═══ Input data

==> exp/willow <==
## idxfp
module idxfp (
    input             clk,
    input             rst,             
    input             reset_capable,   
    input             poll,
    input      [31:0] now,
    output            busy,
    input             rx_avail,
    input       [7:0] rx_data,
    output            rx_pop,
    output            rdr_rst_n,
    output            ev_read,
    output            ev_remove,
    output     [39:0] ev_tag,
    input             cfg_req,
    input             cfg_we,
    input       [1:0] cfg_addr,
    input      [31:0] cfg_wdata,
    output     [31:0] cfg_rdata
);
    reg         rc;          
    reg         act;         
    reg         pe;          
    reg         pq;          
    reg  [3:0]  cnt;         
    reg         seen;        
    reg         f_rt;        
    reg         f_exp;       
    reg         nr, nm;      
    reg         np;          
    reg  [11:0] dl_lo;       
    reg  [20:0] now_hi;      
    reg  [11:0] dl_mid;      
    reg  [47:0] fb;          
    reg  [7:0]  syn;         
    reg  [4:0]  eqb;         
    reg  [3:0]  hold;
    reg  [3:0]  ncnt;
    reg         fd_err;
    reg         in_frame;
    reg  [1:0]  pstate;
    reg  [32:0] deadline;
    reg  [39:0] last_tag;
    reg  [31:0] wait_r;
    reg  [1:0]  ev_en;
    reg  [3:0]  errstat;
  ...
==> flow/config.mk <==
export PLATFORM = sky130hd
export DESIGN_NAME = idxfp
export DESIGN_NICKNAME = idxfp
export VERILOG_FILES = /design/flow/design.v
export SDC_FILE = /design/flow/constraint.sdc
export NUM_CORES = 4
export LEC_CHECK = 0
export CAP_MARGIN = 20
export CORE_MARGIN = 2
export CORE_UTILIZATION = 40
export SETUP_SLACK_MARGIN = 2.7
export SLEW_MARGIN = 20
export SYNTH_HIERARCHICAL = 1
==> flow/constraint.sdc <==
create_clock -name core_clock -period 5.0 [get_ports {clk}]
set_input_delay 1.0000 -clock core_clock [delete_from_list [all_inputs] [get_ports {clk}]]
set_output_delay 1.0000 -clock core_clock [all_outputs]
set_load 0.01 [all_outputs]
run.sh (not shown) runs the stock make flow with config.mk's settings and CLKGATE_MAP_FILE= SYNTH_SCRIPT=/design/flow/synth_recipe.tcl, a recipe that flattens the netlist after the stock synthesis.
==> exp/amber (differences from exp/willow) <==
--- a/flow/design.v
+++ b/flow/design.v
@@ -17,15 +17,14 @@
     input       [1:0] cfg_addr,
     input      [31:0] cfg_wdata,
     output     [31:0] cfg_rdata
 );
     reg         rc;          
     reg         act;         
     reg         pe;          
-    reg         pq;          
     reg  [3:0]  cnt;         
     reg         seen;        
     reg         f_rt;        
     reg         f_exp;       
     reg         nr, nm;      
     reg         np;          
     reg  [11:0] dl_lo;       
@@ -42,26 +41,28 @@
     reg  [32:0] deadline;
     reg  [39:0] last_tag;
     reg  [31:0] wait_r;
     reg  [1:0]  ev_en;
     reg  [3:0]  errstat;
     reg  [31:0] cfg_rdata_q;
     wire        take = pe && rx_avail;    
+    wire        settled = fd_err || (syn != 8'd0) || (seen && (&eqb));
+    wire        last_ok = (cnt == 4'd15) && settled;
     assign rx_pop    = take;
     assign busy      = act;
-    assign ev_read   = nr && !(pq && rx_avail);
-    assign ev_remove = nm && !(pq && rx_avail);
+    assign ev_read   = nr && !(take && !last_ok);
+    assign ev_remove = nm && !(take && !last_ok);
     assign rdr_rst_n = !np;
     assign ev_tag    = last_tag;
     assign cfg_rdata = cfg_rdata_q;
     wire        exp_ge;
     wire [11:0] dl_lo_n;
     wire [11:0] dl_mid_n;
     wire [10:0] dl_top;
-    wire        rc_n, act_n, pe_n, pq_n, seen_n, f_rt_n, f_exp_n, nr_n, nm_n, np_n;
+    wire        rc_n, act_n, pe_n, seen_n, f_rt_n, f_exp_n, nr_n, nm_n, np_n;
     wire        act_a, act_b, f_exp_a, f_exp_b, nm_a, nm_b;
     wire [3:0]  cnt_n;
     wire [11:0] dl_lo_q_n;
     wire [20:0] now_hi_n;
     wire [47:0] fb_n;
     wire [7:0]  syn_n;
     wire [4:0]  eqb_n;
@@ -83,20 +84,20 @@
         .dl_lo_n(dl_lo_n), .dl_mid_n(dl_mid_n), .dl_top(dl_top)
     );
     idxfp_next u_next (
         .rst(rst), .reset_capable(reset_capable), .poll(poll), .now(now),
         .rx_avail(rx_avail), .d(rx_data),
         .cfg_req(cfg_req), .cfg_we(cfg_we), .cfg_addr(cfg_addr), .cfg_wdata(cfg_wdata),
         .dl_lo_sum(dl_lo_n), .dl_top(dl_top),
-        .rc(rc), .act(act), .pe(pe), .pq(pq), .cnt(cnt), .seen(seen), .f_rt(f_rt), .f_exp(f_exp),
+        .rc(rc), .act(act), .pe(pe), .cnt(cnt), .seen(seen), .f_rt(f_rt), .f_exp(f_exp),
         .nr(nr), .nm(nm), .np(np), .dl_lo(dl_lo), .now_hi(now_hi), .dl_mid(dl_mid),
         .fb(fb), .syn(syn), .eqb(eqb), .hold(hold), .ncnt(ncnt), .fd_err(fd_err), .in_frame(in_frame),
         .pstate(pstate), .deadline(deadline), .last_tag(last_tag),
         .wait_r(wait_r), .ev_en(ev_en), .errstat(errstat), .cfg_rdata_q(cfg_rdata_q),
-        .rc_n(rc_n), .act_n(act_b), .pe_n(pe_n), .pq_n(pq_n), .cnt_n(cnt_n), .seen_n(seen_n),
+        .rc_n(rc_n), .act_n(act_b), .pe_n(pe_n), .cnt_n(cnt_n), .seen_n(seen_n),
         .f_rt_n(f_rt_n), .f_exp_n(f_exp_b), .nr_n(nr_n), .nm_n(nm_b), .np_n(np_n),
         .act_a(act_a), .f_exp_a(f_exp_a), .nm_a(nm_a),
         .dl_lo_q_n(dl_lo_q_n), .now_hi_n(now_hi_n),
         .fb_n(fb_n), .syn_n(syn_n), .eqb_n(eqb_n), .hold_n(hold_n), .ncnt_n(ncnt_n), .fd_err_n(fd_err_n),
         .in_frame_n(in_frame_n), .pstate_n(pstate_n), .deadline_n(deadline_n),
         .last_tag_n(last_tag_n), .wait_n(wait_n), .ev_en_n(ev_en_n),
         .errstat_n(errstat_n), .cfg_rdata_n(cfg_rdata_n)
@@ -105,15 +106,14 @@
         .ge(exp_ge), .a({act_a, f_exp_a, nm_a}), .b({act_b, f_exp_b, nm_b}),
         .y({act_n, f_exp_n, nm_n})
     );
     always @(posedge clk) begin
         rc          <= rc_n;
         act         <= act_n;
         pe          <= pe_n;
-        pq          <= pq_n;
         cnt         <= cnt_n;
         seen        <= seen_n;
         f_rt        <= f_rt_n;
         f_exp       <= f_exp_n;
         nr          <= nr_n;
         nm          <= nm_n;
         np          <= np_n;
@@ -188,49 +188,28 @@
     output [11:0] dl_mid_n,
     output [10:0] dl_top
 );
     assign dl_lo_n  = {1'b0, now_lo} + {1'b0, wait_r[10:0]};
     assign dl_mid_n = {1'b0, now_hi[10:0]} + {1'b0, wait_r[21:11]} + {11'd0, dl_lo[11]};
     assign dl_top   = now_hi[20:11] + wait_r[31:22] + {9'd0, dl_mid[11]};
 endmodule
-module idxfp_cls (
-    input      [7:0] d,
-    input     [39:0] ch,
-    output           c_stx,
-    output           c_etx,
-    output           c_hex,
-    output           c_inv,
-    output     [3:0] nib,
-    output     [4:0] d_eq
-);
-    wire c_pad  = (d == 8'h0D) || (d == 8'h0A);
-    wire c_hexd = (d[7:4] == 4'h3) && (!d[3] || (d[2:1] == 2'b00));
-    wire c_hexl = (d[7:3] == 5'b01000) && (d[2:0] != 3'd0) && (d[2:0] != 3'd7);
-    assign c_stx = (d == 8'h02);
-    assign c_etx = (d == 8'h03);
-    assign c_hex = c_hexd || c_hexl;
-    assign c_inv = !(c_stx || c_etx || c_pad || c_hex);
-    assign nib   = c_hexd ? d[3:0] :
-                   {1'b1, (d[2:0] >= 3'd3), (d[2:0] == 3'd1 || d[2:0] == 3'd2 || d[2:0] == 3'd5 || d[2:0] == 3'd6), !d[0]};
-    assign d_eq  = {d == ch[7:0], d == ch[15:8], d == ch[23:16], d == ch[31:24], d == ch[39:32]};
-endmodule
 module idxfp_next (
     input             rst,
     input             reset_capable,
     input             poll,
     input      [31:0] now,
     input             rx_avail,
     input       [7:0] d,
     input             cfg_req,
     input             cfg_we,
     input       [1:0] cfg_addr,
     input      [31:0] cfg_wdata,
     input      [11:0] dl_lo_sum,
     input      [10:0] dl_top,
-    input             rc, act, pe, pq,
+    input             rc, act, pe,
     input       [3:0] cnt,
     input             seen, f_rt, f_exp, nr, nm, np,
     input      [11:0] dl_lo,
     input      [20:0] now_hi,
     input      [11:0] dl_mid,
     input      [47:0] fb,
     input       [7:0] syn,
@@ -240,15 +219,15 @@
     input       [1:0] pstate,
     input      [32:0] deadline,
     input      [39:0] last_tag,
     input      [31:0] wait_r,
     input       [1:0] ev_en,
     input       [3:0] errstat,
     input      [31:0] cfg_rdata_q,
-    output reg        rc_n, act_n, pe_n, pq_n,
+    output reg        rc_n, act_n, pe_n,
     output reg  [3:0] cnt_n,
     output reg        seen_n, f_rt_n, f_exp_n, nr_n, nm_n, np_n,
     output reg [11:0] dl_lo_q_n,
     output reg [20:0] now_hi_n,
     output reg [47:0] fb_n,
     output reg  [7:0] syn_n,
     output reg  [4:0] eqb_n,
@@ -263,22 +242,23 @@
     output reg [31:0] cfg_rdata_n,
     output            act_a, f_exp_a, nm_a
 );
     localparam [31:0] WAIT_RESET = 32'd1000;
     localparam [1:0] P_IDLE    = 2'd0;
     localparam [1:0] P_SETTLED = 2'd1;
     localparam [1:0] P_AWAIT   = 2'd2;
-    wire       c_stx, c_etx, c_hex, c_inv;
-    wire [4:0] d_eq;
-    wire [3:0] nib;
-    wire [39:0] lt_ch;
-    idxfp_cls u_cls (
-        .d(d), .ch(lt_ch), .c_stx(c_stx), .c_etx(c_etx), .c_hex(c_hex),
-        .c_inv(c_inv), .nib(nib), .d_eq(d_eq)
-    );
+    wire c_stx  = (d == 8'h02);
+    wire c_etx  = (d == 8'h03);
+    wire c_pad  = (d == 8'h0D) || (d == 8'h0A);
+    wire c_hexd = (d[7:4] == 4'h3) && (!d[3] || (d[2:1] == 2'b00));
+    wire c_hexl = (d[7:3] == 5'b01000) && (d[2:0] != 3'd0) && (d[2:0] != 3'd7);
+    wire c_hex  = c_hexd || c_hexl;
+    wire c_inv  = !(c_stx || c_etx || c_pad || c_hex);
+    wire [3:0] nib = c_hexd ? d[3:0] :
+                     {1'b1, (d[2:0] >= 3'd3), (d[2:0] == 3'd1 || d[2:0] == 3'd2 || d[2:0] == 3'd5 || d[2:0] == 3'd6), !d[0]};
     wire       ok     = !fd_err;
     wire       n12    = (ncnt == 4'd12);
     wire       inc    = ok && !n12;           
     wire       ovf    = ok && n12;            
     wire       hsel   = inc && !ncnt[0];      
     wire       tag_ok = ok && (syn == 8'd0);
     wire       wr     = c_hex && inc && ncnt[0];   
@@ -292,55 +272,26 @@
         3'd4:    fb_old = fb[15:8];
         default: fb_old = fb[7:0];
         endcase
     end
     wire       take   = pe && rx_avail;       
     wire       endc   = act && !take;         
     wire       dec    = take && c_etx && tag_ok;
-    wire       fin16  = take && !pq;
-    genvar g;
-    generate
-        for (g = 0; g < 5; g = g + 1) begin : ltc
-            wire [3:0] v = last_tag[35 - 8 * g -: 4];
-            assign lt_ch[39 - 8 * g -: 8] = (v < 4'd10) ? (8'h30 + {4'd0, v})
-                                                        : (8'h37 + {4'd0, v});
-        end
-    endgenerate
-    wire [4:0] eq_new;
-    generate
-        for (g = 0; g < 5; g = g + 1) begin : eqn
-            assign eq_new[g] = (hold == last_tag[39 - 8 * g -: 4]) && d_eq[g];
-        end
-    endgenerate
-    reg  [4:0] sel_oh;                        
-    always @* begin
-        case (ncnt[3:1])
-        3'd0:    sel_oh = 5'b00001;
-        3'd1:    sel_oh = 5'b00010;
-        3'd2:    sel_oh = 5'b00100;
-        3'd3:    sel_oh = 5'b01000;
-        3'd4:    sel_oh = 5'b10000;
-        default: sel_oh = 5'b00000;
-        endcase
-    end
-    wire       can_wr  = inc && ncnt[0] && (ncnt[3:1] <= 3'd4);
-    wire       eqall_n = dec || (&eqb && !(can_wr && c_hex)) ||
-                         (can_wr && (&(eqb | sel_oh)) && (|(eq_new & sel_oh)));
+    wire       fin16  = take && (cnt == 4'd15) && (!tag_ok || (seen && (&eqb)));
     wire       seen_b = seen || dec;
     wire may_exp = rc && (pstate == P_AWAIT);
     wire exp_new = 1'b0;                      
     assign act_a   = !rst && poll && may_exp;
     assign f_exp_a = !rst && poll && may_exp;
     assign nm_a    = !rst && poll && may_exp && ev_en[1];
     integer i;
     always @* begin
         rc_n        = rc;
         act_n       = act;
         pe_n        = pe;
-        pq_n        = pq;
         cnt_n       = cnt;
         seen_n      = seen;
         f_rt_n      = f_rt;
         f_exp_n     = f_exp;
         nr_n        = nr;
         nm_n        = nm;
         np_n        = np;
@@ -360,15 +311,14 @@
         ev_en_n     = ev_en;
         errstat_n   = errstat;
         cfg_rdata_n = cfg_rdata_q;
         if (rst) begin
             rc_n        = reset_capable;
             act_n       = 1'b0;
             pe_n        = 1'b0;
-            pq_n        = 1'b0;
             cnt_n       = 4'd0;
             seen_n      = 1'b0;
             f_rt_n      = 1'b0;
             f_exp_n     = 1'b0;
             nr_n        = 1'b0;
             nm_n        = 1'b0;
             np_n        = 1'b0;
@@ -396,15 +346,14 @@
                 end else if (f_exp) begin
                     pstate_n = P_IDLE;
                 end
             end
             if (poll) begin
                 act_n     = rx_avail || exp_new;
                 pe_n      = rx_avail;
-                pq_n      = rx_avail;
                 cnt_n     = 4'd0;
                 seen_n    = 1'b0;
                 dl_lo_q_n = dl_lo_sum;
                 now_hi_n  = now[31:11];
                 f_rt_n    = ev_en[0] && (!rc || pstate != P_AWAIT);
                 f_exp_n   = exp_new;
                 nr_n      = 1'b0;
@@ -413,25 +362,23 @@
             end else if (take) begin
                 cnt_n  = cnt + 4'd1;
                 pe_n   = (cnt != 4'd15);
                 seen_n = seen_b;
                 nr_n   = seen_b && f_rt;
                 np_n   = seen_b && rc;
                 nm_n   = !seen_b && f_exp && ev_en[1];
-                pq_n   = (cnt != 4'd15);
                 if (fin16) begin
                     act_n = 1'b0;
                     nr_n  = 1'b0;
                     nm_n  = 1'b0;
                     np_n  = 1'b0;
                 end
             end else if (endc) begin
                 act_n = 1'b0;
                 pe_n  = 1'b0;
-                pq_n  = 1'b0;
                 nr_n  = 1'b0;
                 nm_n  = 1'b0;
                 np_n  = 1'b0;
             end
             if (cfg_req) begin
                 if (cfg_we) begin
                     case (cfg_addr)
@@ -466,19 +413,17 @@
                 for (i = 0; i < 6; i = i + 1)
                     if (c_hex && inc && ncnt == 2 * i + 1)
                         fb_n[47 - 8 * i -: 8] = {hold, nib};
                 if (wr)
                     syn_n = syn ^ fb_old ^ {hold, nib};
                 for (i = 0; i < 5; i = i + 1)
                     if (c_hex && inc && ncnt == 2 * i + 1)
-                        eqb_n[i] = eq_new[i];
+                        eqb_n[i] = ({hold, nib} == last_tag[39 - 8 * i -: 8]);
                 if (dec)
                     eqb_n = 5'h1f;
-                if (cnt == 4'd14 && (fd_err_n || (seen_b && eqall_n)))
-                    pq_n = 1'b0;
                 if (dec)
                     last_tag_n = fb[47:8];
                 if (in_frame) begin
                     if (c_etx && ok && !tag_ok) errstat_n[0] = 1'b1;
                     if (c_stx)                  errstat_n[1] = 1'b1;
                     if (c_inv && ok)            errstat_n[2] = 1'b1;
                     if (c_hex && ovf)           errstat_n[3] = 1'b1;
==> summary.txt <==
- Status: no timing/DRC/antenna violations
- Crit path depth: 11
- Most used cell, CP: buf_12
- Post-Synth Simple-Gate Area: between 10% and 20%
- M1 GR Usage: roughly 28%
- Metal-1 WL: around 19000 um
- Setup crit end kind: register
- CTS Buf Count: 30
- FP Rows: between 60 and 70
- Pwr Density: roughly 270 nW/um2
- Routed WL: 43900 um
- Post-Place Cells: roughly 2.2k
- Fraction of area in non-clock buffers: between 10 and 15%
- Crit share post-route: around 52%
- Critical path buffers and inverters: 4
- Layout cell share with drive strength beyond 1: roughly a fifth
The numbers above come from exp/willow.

══════

- [Your assignment]
The lines from the first of the entries through the line holding "export DESIGN_NAME = idxfp" are to be restated word for word, and no others.

- [Result below]
==> exp/willow <==
## idxfp
module idxfp (
    input             clk,
    input             rst,             
    input             reset_capable,   
    input             poll,
    input      [31:0] now,
    output            busy,
    input             rx_avail,
    input       [7:0] rx_data,
    output            rx_pop,
    output            rdr_rst_n,
    output            ev_read,
    output            ev_remove,
    output     [39:0] ev_tag,
    input             cfg_req,
    input             cfg_we,
    input       [1:0] cfg_addr,
    input      [31:0] cfg_wdata,
    output     [31:0] cfg_rdata
);
    reg         rc;          
    reg         act;         
    reg         pe;          
    reg         pq;          
    reg  [3:0]  cnt;         
    reg         seen;        
    reg         f_rt;        
    reg         f_exp;       
    reg         nr, nm;      
    reg         np;          
    reg  [11:0] dl_lo;       
    reg  [20:0] now_hi;      
    reg  [11:0] dl_mid;      
    reg  [47:0] fb;          
    reg  [7:0]  syn;         
    reg  [4:0]  eqb;         
    reg  [3:0]  hold;
    reg  [3:0]  ncnt;
    reg         fd_err;
    reg         in_frame;
    reg  [1:0]  pstate;
    reg  [32:0] deadline;
    reg  [39:0] last_tag;
    reg  [31:0] wait_r;
    reg  [1:0]  ev_en;
    reg  [3:0]  errstat;
  ...
==> flow/config.mk <==
export PLATFORM = sky130hd
export DESIGN_NAME = idxfp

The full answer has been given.